Wednesday, March 14, 2007

In laws

Oma and M (S's brother) have been visiting. Usually this would be a source for a veritable torrent of anecdotes, but this time they are rather few and far between. Oma doesn't speak English,.

Both of them have very little sense of urgency, which can rile me a touch. As it did last Saturday. I was due to take the boys to German school, and normally I leave at 8:30 with them. However, today we needed to take some windmills to the nursery school, and drop them off on the way. So at 8, I told them that we were leaving in 20 minutes ("Zwanzig minuten" - my German stretches to that). M said he was ready. Oma said she would be.

At 8:30, neither of them were to be seen, so the boys and I set off to the car, and waited at the lift. After some waiting, they hadn't turned up, so I sent the boys back to get them, and then I saw them taking another route (they took the stairs - I had the boys with me, their lunchbags, my bags, some empty shopping bags, random toys, and two containers of windmills - I wasn't going to take the stairs, and a couple of milliseconds thought might have led to that conclusion).

When they reached the stairs, they realised they couldn't get to the car park without a key (how this fact had escaped them in the past was a mystery to me), so I had to go down. But first I had to retrieve the boys.

Anyway, eventually we all got in the car. A and D hadn't eaten any breakfast, 'cos we were all running a bit late, but I had prepared (given that I'd had nothing to do for the while I was waiting) two bags with some Joe's Os in them (which are like Cheerios, but from Trader Joe's). I gave them the bags, and asked O to open them (well, sort of indicated).

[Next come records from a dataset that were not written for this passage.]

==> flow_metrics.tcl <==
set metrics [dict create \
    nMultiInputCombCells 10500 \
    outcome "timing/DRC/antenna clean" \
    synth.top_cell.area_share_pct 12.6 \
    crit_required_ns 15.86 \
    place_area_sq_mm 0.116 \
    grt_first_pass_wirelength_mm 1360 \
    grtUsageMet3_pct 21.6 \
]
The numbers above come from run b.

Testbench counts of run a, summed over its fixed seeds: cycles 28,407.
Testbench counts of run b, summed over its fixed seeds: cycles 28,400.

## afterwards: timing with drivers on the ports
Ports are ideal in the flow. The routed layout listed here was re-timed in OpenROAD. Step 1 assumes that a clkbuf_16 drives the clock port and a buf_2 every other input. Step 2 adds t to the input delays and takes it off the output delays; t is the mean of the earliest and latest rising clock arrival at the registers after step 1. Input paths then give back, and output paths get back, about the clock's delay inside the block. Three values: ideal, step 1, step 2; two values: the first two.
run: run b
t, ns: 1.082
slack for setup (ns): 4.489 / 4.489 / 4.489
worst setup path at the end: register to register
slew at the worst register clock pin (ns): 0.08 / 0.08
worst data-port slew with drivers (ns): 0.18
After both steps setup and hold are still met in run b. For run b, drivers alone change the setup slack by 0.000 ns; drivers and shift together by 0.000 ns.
Context: an optimization exercise on an open-source flow, tuned for small area. The choices shown serve that exercise and are no tape-out recipe. The RTL was checked by simulation tests, not by an equivalence proof against the original design. Power figures rest on the tool's default switching activity, not on a simulated workload.

--- flow/design.v ---
module dsrd_gamma (
    input  wire [7:0] din,
    output reg  [7:0] dout
);
    always @(*) begin
        case (din)
            8'd0: dout = 8'd0;
            8'd1: dout = 8'd0;
            8'd2: dout = 8'd0;
            8'd3: dout = 8'd0;
            8'd4: dout = 8'd0;
            8'd5: dout = 8'd0;
            8'd6: dout = 8'd0;
            8'd7: dout = 8'd0;
            8'd8: dout = 8'd0;
            8'd9: dout = 8'd0;
            8'd10: dout = 8'd0;
            8'd11: dout = 8'd0;
            8'd12: dout = 8'd0;
            8'd13: dout = 8'd0;
            8'd14: dout = 8'd0;
            8'd15: dout = 8'd1;
            8'd16: dout = 8'd1;
            8'd17: dout = 8'd1;
            8'd18: dout = 8'd1;
            8'd19: dout = 8'd1;
            8'd20: dout = 8'd1;
            8'd21: dout = 8'd1;
            8'd22: dout = 8'd1;
            8'd23: dout = 8'd1;
            8'd24: dout = 8'd1;
            8'd25: dout = 8'd2;
            8'd26: dout = 8'd2;
            8'd27: dout = 8'd2;
            8'd28: dout = 8'd2;
            8'd29: dout = 8'd2;
            8'd30: dout = 8'd2;
            8'd31: dout = 8'd2;
            8'd32: dout = 8'd3;
            8'd33: dout = 8'd3;
            8'd34: dout = 8'd3;
            8'd35: dout = 8'd3;
            8'd36: dout = 8'd3;
            8'd37: dout = 8'd4;
            8'd38: dout = 8'd4;
            8'd39: dout = 8'd4;
            8'd40: dout = 8'd4;
            8'd41: dout = 8'd5;
            8'd42: dout = 8'd5;
            8'd43: dout = 8'd5;
            8'd44: dout = 8'd5;
            8'd45: dout = 8'd6;
            8'd46: dout = 8'd6;
            8'd47: dout = 8'd6;
            8'd48: dout = 8'd6;
            8'd49: dout = 8'd7;
            8'd50: dout = 8'd7;
            8'd51: dout = 8'd7;
            8'd52: dout = 8'd8;
            8'd53: dout = 8'd8;
            8'd54: dout = 8'd8;
            8'd55: dout = 8'd9;
            8'd56: dout = 8'd9;
            8'd57: dout = 8'd9;
            8'd58: dout = 8'd10;
            8'd59: dout = 8'd10;
            8'd60: dout = 8'd11;
            8'd61: dout = 8'd11;
            8'd62: dout = 8'd11;
            8'd63: dout = 8'd12;
            8'd64: dout = 8'd12;
            8'd65: dout = 8'd13;
            8'd66: dout = 8'd13;
            8'd67: dout = 8'd13;
            8'd68: dout = 8'd14;
            8'd69: dout = 8'd14;
            8'd70: dout = 8'd15;
            8'd71: dout = 8'd15;
            8'd72: dout = 8'd16;
            8'd73: dout = 8'd16;
            8'd74: dout = 8'd17;
            8'd75: dout = 8'd17;
            8'd76: dout = 8'd18;
            8'd77: dout = 8'd18;
            8'd78: dout = 8'd19;
            8'd79: dout = 8'd19;
            8'd80: dout = 8'd20;
            8'd81: dout = 8'd20;
            8'd82: dout = 8'd21;
            8'd83: dout = 8'd22;
            8'd84: dout = 8'd22;
            8'd85: dout = 8'd23;
            8'd86: dout = 8'd23;
            8'd87: dout = 8'd24;
            8'd88: dout = 8'd25;
            8'd89: dout = 8'd25;
            8'd90: dout = 8'd26;
            8'd91: dout = 8'd26;
            8'd92: dout = 8'd27;
            8'd93: dout = 8'd28;
            8'd94: dout = 8'd28;
            8'd95: dout = 8'd29;
            8'd96: dout = 8'd30;
            8'd97: dout = 8'd30;
            8'd98: dout = 8'd31;
            8'd99: dout = 8'd32;
            8'd100: dout = 8'd33;
            8'd101: dout = 8'd33;
            8'd102: dout = 8'd34;
            8'd103: dout = 8'd35;
            8'd104: dout = 8'd35;
            8'd105: dout = 8'd36;
            8'd106: dout = 8'd37;
            8'd107: dout = 8'd38;
            8'd108: dout = 8'd39;
            8'd109: dout = 8'd39;
            8'd110: dout = 8'd40;
            8'd111: dout = 8'd41;
            8'd112: dout = 8'd42;
            8'd113: dout = 8'd43;
            8'd114: dout = 8'd43;
            8'd115: dout = 8'd44;
            8'd116: dout = 8'd45;
            8'd117: dout = 8'd46;
            8'd118: dout = 8'd47;
            8'd119: dout = 8'd48;
            8'd120: dout = 8'd49;
            8'd121: dout = 8'd49;
            8'd122: dout = 8'd50;
            8'd123: dout = 8'd51;
            8'd124: dout = 8'd52;
            8'd125: dout = 8'd53;
            8'd126: dout = 8'd54;
            8'd127: dout = 8'd55;
            8'd128: dout = 8'd56;
            8'd129: dout = 8'd57;
            8'd130: dout = 8'd58;
            8'd131: dout = 8'd59;
            8'd132: dout = 8'd60;
            8'd133: dout = 8'd61;
            8'd134: dout = 8'd62;
            8'd135: dout = 8'd63;
            8'd136: dout = 8'd64;
            8'd137: dout = 8'd65;
            8'd138: dout = 8'd66;
            8'd139: dout = 8'd67;
            8'd140: dout = 8'd68;
            8'd141: dout = 8'd69;
            8'd142: dout = 8'd70;
            8'd143: dout = 8'd71;
            8'd144: dout = 8'd73;
            8'd145: dout = 8'd74;
            8'd146: dout = 8'd75;
            8'd147: dout = 8'd76;
            8'd148: dout = 8'd77;
            8'd149: dout = 8'd78;
            8'd150: dout = 8'd79;
            8'd151: dout = 8'd81;
            8'd152: dout = 8'd82;
            8'd153: dout = 8'd83;
            8'd154: dout = 8'd84;
            8'd155: dout = 8'd85;
            8'd156: dout = 8'd87;
            8'd157: dout = 8'd88;
            8'd158: dout = 8'd89;
            8'd159: dout = 8'd90;
            8'd160: dout = 8'd91;
            8'd161: dout = 8'd93;
            8'd162: dout = 8'd94;
            8'd163: dout = 8'd95;
            8'd164: dout = 8'd97;
            8'd165: dout = 8'd98;
            8'd166: dout = 8'd99;
            8'd167: dout = 8'd100;
            8'd168: dout = 8'd102;
            8'd169: dout = 8'd103;
            8'd170: dout = 8'd105;
            8'd171: dout = 8'd106;
            8'd172: dout = 8'd107;
            8'd173: dout = 8'd109;
            8'd174: dout = 8'd110;
            8'd175: dout = 8'd111;
            8'd176: dout = 8'd113;
            8'd177: dout = 8'd114;
            8'd178: dout = 8'd116;
            8'd179: dout = 8'd117;
            8'd180: dout = 8'd119;
            8'd181: dout = 8'd120;
            8'd182: dout = 8'd121;
            8'd183: dout = 8'd123;
            8'd184: dout = 8'd124;
            8'd185: dout = 8'd126;
            8'd186: dout = 8'd127;
            8'd187: dout = 8'd129;
            8'd188: dout = 8'd130;
            8'd189: dout = 8'd132;
            8'd190: dout = 8'd133;
            8'd191: dout = 8'd135;
            8'd192: dout = 8'd137;
            8'd193: dout = 8'd138;
            8'd194: dout = 8'd140;
            8'd195: dout = 8'd141;
            8'd196: dout = 8'd143;
            8'd197: dout = 8'd145;
            8'd198: dout = 8'd146;
            8'd199: dout = 8'd148;
            8'd200: dout = 8'd149;
            8'd201: dout = 8'd151;
            8'd202: dout = 8'd153;
            8'd203: dout = 8'd154;
            8'd204: dout = 8'd156;
            8'd205: dout = 8'd158;
            8'd206: dout = 8'd159;
            8'd207: dout = 8'd161;
            8'd208: dout = 8'd163;
            8'd209: dout = 8'd165;
            8'd210: dout = 8'd166;
            8'd211: dout = 8'd168;
            8'd212: dout = 8'd170;
            8'd213: dout = 8'd172;
            8'd214: dout = 8'd173;
            8'd215: dout = 8'd175;
            8'd216: dout = 8'd177;
            8'd217: dout = 8'd179;
            8'd218: dout = 8'd181;
            8'd219: dout = 8'd182;
            8'd220: dout = 8'd184;
            8'd221: dout = 8'd186;
            8'd222: dout = 8'd188;
            8'd223: dout = 8'd190;
            8'd224: dout = 8'd192;
            8'd225: dout = 8'd194;
            8'd226: dout = 8'd196;
            8'd227: dout = 8'd197;
            8'd228: dout = 8'd199;
            8'd229: dout = 8'd201;
            8'd230: dout = 8'd203;
            8'd231: dout = 8'd205;
            8'd232: dout = 8'd207;
            8'd233: dout = 8'd209;
            8'd234: dout = 8'd211;
            8'd235: dout = 8'd213;
            8'd236: dout = 8'd215;
            8'd237: dout = 8'd217;
            8'd238: dout = 8'd219;
            8'd239: dout = 8'd221;
            8'd240: dout = 8'd223;
            8'd241: dout = 8'd225;
            8'd242: dout = 8'd227;
            8'd243: dout = 8'd229;
            8'd244: dout = 8'd231;
            8'd245: dout = 8'd234;
            8'd246: dout = 8'd236;
            8'd247: dout = 8'd238;
            8'd248: dout = 8'd240;
            8'd249: dout = 8'd242;
            8'd250: dout = 8'd244;
            8'd251: dout = 8'd246;
            8'd252: dout = 8'd248;
            8'd253: dout = 8'd251;
            8'd254: dout = 8'd253;
            8'd255: dout = 8'd255;
            default: dout = 8'd0;
        endcase
    end
endmodule
module dsrd_framepool (
    input  wire       clk,
    input  wire       wr_en,
    input  wire [1:0] wr_slot,
    input  wire [7:0] wr_addr,
    input  wire [7:0] wr_data,
    input  wire [2:0] clr,
    input  wire [1:0] rd_slot,
    input  wire [7:0] rd_addr,
    output wire [7:0] rd_data
);
    localparam NBYTES = 192;
    wire [NBYTES*8-1:0] slot_bits [0:2];
    genvar s, a;
    generate
        for (s = 0; s < 3; s = s + 1) begin : g_slot
            for (a = 0; a < NBYTES; a = a + 1) begin : g_byte
                reg [7:0] mem_byte;
                always @(posedge clk) begin
                    if (clr[s])
                        mem_byte <= 8'h00;
                    else if (wr_en && wr_slot == s && wr_addr == a)
                        mem_byte <= wr_data;
                end
                assign slot_bits[s][a*8 +: 8] = mem_byte;
            end
        end
    endgenerate
    reg [NBYTES*8-1:0] rd_frame;
    always @(*) begin
        case (rd_slot)
            2'd0:    rd_frame = slot_bits[0];
            2'd1:    rd_frame = slot_bits[1];
            default: rd_frame = slot_bits[2];
        endcase
    end
    assign rd_data = rd_frame[rd_addr*8 +: 8];
endmodule
module dsrd_core (
    input  wire       clk,
    input  wire       rst,         
    input  wire       tick,        
    input  wire       rx_valid,    
    input  wire [7:0] rx_data,
    output reg        sck,         
    output reg        lat,         
    output reg        blank,       
    output reg        drv_rst,     
    output reg        sda,         
    output reg  [7:0] row          
);
    localparam [2:0]  RST_HOLD_TICKS  = 3'd1;
    localparam [2:0]  RST_PULSE_TICKS = 3'd1;
    localparam [2:0]  SETTLE_TICKS    = 3'd4;
    localparam [15:0] PERIOD_TICKS    = 16'd8;
    localparam [7:0]  INIT_BITS       = 8'd144;
    localparam [3:0] S_HOLD   = 4'd0,    
                     S_PULSE  = 4'd1,    
                     S_SETTLE = 4'd2,    
                     S_BDATA  = 4'd3,    
                     S_BCLK   = 4'd4,    
                     S_BLAT0  = 4'd5,    
                     S_BLAT1  = 4'd6,    
                     S_BEND   = 4'd7,    
                     S_IDLE   = 4'd8,    
                     S_DATA   = 4'd9,    
                     S_CLK    = 4'd10,   
                     S_OFF    = 4'd11,   
                     S_ON     = 4'd12,   
                     S_LAT0   = 4'd13,   
                     S_LAT1   = 4'd14;   
    reg  [3:0]  state;
    reg  [2:0]  tcnt;         
    reg  [7:0]  bitcnt;       
    reg  [2:0]  rowcnt;       
    reg  signed [15:0] lag;   
    reg         running;      
    reg  [1:0]  cur_h;        
    reg  [1:0]  rx_h;         
    reg  [1:0]  next_h;       
    reg         next_v;       
    reg         collecting;
    reg  [7:0]  pos;
    wire rx_go     = running && rx_valid;
    wire rx_sof    = rx_go && rx_data == 8'hFF;
    wire rx_store  = rx_go && rx_data != 8'hFF && collecting;
    wire publish   = rx_store && pos == 8'd191;
    wire row_end   = (state == S_LAT1);
    wire swap_req  = row_end && rowcnt == 3'd7;
    wire boot      = (state == S_BEND);
    wire [1:0] free_h  = 2'd3 - cur_h - rx_h;
    wire [1:0] pub_next_h = publish ? rx_h   : next_h;
    wire       pub_next_v = publish ? 1'b1   : next_v;
    wire [1:0] pub_rx_h   = publish ? free_h : rx_h;
    wire       do_swap  = swap_req && pub_next_v;
    reg  [2:0] clr;
    always @(*) begin
        clr = 3'b000;
        if (boot)
            clr = 3'b011;
        else if (publish)
            clr[free_h] = 1'b1;
    end
    always @(posedge clk) begin
        if (rst) begin
            running    <= 1'b0;
            collecting <= 1'b0;
            pos        <= 8'd0;
            cur_h      <= 2'd0;
            rx_h       <= 2'd1;
            next_h     <= 2'd0;
            next_v     <= 1'b0;
        end else if (boot) begin
            running    <= 1'b1;
            collecting <= 1'b0;
            pos        <= 8'd0;
            cur_h      <= 2'd0;
            rx_h       <= 2'd1;
            next_h     <= 2'd0;
            next_v     <= 1'b0;
        end else begin
            if (rx_sof) begin
                collecting <= 1'b1;
                pos        <= 8'd0;
            end else if (publish) begin
                collecting <= 1'b0;
                pos        <= 8'd0;
            end else if (rx_store) begin
                pos        <= pos + 8'd1;
            end
            rx_h <= pub_rx_h;
            if (do_swap) begin
                cur_h  <= pub_next_h;
                next_v <= 1'b0;
            end else begin
                next_h <= pub_next_h;
                next_v <= pub_next_v;
            end
        end
    end
    wire [4:0] byte_idx = bitcnt[7:3];
    wire [7:0] rd_addr  = {5'd0, rowcnt} * 8'd24 + 8'd23 - {3'd0, byte_idx};
    wire [7:0] rd_data;
    wire [7:0] gamma_data;
    dsrd_framepool u_pool (
        .clk     (clk),
        .wr_en   (rx_store),
        .wr_slot (rx_h),
        .wr_addr (pos),
        .wr_data (rx_data),
        .clr     (clr),
        .rd_slot (cur_h),
        .rd_addr (rd_addr),
        .rd_data (rd_data)
    );
    dsrd_gamma u_gamma (
        .din  (rd_data),
        .dout (gamma_data)
    );
    wire cur_bit = gamma_data[3'd7 - bitcnt[2:0]];
    always @(posedge clk) begin
        if (rst || boot)
            lag <= 16'sd0;
        else
            lag <= lag + (tick ? 16'sd1 : 16'sd0)
                       - (row_end ? PERIOD_TICKS : 16'sd0);
    end
    wire [2:0] prev_row = rowcnt - 3'd1;
    always @(posedge clk) begin
        if (rst) begin
            state   <= S_HOLD;
            tcnt    <= 3'd0;
            bitcnt  <= 8'd0;
            rowcnt  <= 3'd0;
            sck     <= 1'b0;
            lat     <= 1'b1;
            blank   <= 1'b1;
            drv_rst <= 1'b1;
            sda     <= 1'b0;
            row     <= 8'd0;
        end else begin
            case (state)
                S_HOLD: if (tick) begin
                    if (tcnt == RST_HOLD_TICKS - 3'd1) begin
                        tcnt    <= 3'd0;
                        drv_rst <= 1'b0;
                        state   <= S_PULSE;
                    end else
                        tcnt <= tcnt + 3'd1;
                end
                S_PULSE: if (tick) begin
                    if (tcnt == RST_PULSE_TICKS - 3'd1) begin
                        tcnt    <= 3'd0;
                        drv_rst <= 1'b1;
                        state   <= S_SETTLE;
                    end else
                        tcnt <= tcnt + 3'd1;
                end
                S_SETTLE: if (tick) begin
                    if (tcnt == SETTLE_TICKS - 3'd1) begin
                        tcnt   <= 3'd0;
                        blank  <= 1'b0;
                        bitcnt <= 8'd0;
                        state  <= S_BDATA;
                    end else
                        tcnt <= tcnt + 3'd1;
                end
                S_BDATA: begin
                    sda   <= 1'b1;
                    sck   <= 1'b0;
                    state <= S_BCLK;
                end
                S_BCLK: begin
                    sck <= 1'b1;
                    if (bitcnt == INIT_BITS - 8'd1)
                        state <= S_BLAT0;
                    else begin
                        bitcnt <= bitcnt + 8'd1;
                        state  <= S_BDATA;
                    end
                end
                S_BLAT0: begin
                    sck   <= 1'b0;
                    lat   <= 1'b0;
                    state <= S_BLAT1;
                end
                S_BLAT1: begin
                    lat   <= 1'b1;
                    state <= S_BEND;
                end
                S_BEND: begin
                    blank  <= 1'b1;
                    rowcnt <= 3'd0;
                    state  <= S_IDLE;
                end
                S_IDLE: if (!lag[15]) begin
                    bitcnt <= 8'd0;
                    state  <= S_DATA;
                end
                S_DATA: begin
                    sda   <= cur_bit;
                    sck   <= 1'b0;
                    state <= S_CLK;
                end
                S_CLK: begin
                    sck    <= 1'b1;
                    bitcnt <= bitcnt + 8'd1;
                    if (bitcnt == 8'd127)
                        state <= S_OFF;
                    else if (bitcnt == 8'd191)
                        state <= S_ON;
                    else
                        state <= S_DATA;
                end
                S_OFF: begin
                    sck           <= 1'b0;
                    row[prev_row] <= 1'b0;
                    state         <= S_DATA;
                end
                S_ON: begin
                    sck         <= 1'b0;
                    row[rowcnt] <= 1'b1;
                    state       <= S_LAT0;
                end
                S_LAT0: begin
                    lat   <= 1'b0;
                    state <= S_LAT1;
                end
                S_LAT1: begin
                    lat    <= 1'b1;
                    rowcnt <= rowcnt + 3'd1;
                    state  <= S_IDLE;
                end
                default: state <= S_HOLD;
            endcase
        end
    end
endmodule
--- flow/run.sh ---
#!/bin/bash
# synth_recipe.tcl (not shown) runs the flow's synth.tcl, then flattens the netlist and writes it again
# the make line also repeats each setting of config.mk as NAME=value (left out here)
make -C /OpenROAD-flow-scripts/flow DESIGN_CONFIG=/design/flow/config.mk WORK_HOME=/design/flow/orfs CLKGATE_MAP_FILE= SYNTH_SCRIPT=/design/flow/synth_recipe.tcl finish
--- flow/config.mk ---
export PLATFORM = sky130hd
export DESIGN_NAME = dsrd_core
export DESIGN_NICKNAME = dsrd_core
export VERILOG_FILES = /design/flow/design.v
export SDC_FILE = /design/flow/constraint.sdc
export NUM_CORES = 8
export LEC_CHECK = 0
export CAP_MARGIN = 20
export CORE_MARGIN = 2
export CORE_UTILIZATION = 45
export PLACE_DENSITY = 0.6
export SLEW_MARGIN = 20
--- flow/constraint.sdc ---
create_clock -name core_clock -period 10.0 [get_ports {clk}]
set_input_delay 2.0000 -clock core_clock [delete_from_list [all_inputs] [get_ports {clk}]]
set_output_delay 2.0000 -clock core_clock [all_outputs]
set_load 0.01 [all_outputs]
==> run notes <==
-- final cells by class --
class                           count  area share [%]
Multi-Input combinational cell  19131           46.58
Tap cell                         6375           3.386
Clock inverter                    136          0.8062
Clock buffer                      796           6.617
Antenna cell                      111          0.1179
Sequential cell                  4672           39.71
Timing Repair Buffer              625           2.644
Inverter                           78          0.1360
-- cell usage in the layout, fill, tap and decap left out, types with 488 or more instances in the layout --
master	n
clkbuf_16	534
buf_4	488
dfxtp_1	4667
a21oi_1	4762
mux2i_1	845
mux4_2	579
nor2_1	916
nand3_1	631
nand2_1	5186
o21ai_0	4288
-- where the power goes --
group	switching (uW)	total, uW	internal [uW]
Clock	8450	19900	11500
Sequential	54.5	18700	18600
Combinational	666	890	224
Total	9170	39500	30400
-- worst register-to-register path, delay by kind of cell (launching register included) --
kind	cells	cell delay, ns
buffers and inverters	5	0.85
adder cells (fa/ha/maj)	4	2.32
AND/OR/NAND/NOR	4	3.12
flip-flops	1	0.54
AO/OA/AOI/OAI	7	2.65
-- worst paths after layout --
path,start,endpoint,slack [ns]
worst min register to register,u_pool.g_slot[1].g_byte[189].mem_byte[5]$_SDFFE_PP0P_,u_pool.g_slot[1].g_byte[189].mem_byte[5]$_SDFFE_PP0P_,0.45
worst min-delay path,u_pool.g_slot[1].g_byte[189].mem_byte[5]$_SDFFE_PP0P_,u_pool.g_slot[1].g_byte[189].mem_byte[5]$_SDFFE_PP0P_,0.45
worst max-delay path,rowcnt[1]$_SDFFE_PP0P_,sda$_SDFFE_PP0P_,0.42
worst max register to register,rowcnt[1]$_SDFFE_PP0P_,sda$_SDFFE_PP0P_,0.42
-- stage by stage --
step                      hold slack (ns)  total power (uW)  worst slack (ns)  instance area [sq um]
after global routing               0.4654             40380            0.6814                 235300
after global placement             0.4378             19970            0.9285                 217600
after CTS                          0.4507             39560             1.012                 235200
final                              0.4517             39520            0.4189                 235600
after detailed placement           0.4428             19980             1.025                 217700
after floorplan                    0.4311             19680             4.511                 214900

Instead, Oma started to open a packet of shortbread biscuits. At this point I wanted to explain to Oma that whatever alternate universe she lived in where feeding 4 year olds shortbread biscuits, which have pretty much no nutritional value whatsoever, for breakfast, well, that universe wasn't one I was familiar with. But saying this was beyond my German (which, as we've seen tops out at "Zwanzig minuten"). So, actions speaking larger than words, I took the packet of biscuits and threw them out of the (moving) car window.

D didn't like that very much, and cried and cried. Oma didn't say anything. M didn't say anything either, but that's common.

D hadn't forgiven me by the time we dropped him off, so I bought him (and A) a toy car each (for $1.29, from Long's Drugs - pharmacies are great, aren't they?). However, by the time it came to pick them up, he'd forgotten, and was very pleased (and surprised) with his car.

Oma never mentioned it again, but asked S if that was the sort of thing I did often. A few days later it was S's birthday, and there were some pastries from the 24 hour Donut shop, that Oma was offering to the boys. "Aus Fenster?" I asked Oma. (Which I thought meant "out of the window?", but I've just looked it up on Babelfish, and it seems to mean "From window?"). Oma just looked at me. M didn't say anything.